【試し読み】孫がゲームばかりでロクに返事もしません。 どう接したらいいでしょうか?
世はまさにデジタル時代になりました。あんなにかわいかった孫たちも小学生に成長すると、わが家に来てもゲーム機からいっときも目を離さず、こちらから話しかけてもゲームに夢中で、ロクに返事もしません。対話にもなりません。何だか寂しい思いです。孫たちに、どのように接していけばいいでしょうか。
ゲームをするのは、よいことなのか、悪いことなのか
「子どもがゲームにハマって困る」という悩みは、このおじいさんだけでなく、すべての親の悩みではないでしょうか。それほど電子ゲームは、私たちの世界に深く根を下ろし、人によっては生活時間の多くを占めるものになっていると思います。
そこで今回は、ご質問にお答えする前に、そもそも子どもがゲームをするのはよいことなのか悪いことなのか、という点について考えてみたいと思います。

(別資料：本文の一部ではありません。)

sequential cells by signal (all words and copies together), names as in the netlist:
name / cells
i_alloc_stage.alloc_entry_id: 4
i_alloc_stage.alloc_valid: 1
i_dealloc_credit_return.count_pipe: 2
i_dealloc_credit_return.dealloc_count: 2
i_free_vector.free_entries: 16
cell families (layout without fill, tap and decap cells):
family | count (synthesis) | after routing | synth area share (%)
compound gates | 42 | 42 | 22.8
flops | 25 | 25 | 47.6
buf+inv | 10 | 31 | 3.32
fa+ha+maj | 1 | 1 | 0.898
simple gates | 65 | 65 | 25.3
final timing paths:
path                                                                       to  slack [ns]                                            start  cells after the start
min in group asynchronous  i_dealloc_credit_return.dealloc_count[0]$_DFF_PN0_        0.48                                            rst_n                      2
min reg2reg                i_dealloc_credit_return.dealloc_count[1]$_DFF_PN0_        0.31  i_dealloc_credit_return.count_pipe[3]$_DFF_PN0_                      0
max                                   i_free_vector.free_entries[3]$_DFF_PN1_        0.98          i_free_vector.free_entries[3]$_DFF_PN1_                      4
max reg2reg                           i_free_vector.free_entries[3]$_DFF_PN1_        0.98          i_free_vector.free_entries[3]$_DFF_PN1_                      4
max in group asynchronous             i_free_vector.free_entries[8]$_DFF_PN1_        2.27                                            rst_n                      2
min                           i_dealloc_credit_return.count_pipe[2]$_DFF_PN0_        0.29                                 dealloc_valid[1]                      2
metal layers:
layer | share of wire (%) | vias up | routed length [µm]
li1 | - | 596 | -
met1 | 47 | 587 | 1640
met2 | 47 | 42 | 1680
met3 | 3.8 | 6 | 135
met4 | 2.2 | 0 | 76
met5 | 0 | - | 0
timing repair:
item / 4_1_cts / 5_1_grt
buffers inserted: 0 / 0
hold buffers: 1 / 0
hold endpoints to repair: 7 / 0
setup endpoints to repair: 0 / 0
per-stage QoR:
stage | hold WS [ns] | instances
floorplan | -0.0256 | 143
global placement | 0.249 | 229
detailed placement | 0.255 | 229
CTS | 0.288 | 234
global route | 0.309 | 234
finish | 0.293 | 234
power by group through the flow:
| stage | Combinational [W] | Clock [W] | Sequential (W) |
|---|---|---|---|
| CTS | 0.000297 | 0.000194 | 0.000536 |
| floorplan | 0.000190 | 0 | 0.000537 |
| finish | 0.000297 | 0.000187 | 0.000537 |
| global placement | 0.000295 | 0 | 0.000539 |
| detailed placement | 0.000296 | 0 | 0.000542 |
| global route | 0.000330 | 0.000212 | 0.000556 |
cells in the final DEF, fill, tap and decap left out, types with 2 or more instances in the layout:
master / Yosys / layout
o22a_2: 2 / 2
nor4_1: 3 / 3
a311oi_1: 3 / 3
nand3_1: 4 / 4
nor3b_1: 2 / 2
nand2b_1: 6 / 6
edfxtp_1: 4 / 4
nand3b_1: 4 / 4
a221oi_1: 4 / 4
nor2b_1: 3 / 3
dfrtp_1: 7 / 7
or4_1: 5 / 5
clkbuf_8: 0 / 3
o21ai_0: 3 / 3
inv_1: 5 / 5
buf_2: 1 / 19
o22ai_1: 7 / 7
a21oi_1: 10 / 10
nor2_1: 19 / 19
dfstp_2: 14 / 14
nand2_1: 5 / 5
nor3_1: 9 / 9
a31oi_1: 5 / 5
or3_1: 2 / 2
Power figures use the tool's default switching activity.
==> config.mk <==
export PLATFORM = sky130hd
export DESIGN_NAME = usb_crc_top
export DESIGN_NICKNAME = d
export VERILOG_FILES = /design/src/common/usb_crc_pkg.sv /design/src/verilog/usb_rst_seq.sv /design/src/verilog/usb_byte_rx.sv /design/src/fifo/usb_byte_fifo.sv /design/src/crc/usb_crc16_chk.sv /design/src/verilog/usb_crc_top.sv
export SDC_FILE = /design/constraint.sdc
export NUM_CORES = 1
export LEC_CHECK = 0
export ABC_CLOCK_PERIOD_IN_PS = 2000
export BUFFER_PORTS_ARGS = -buffer_cell sky130_fd_sc_hd__buf_2
export CAP_MARGIN = 20
export CORE_MARGIN = 2
export CORE_UTILIZATION = 45
export CTS_CLUSTER_SIZE = 24
export DETAILED_ROUTE_END_ITERATION = 8
export PLACE_DENSITY = 0.6
export SLEW_MARGIN = 5
export SYNTH_ARGS = -nofsm -noshare
export SYNTH_HDL_FRONTEND = slang
export SYNTH_HIERARCHICAL = 1
export SYNTH_SLANG_ARGS = --single-unit
==> constraint.sdc <==
create_clock -name clk_usb -period 2 [get_ports clk_usb]
set_input_delay 0.1 -clock clk_usb [delete_from_list [all_inputs] [get_ports clk_usb]]
set_output_delay 0.1 -clock clk_usb [all_outputs]
set_load 0.05 [all_outputs]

多くの大人にとって、子どものゲームは「困ったもの」「やめさせたいもの」になっていると思います。しかしもともと子どもがハマるものには、大人は眉をひそめると相場が決まっています。
「ゲーム障害」とは、どんな病気なのか
心配の中で最も大きいものは、ゲームが子どもの健康を害したり、精神の発達に悪影響を及ぼすのではないか、ということだと思います。例えば一時、『ゲーム脳の恐怖』(森昭雄著)という本が話題になりました(ただ現在は、この本は科学的な根拠が十分でない疑似科学だと批判を浴びています)。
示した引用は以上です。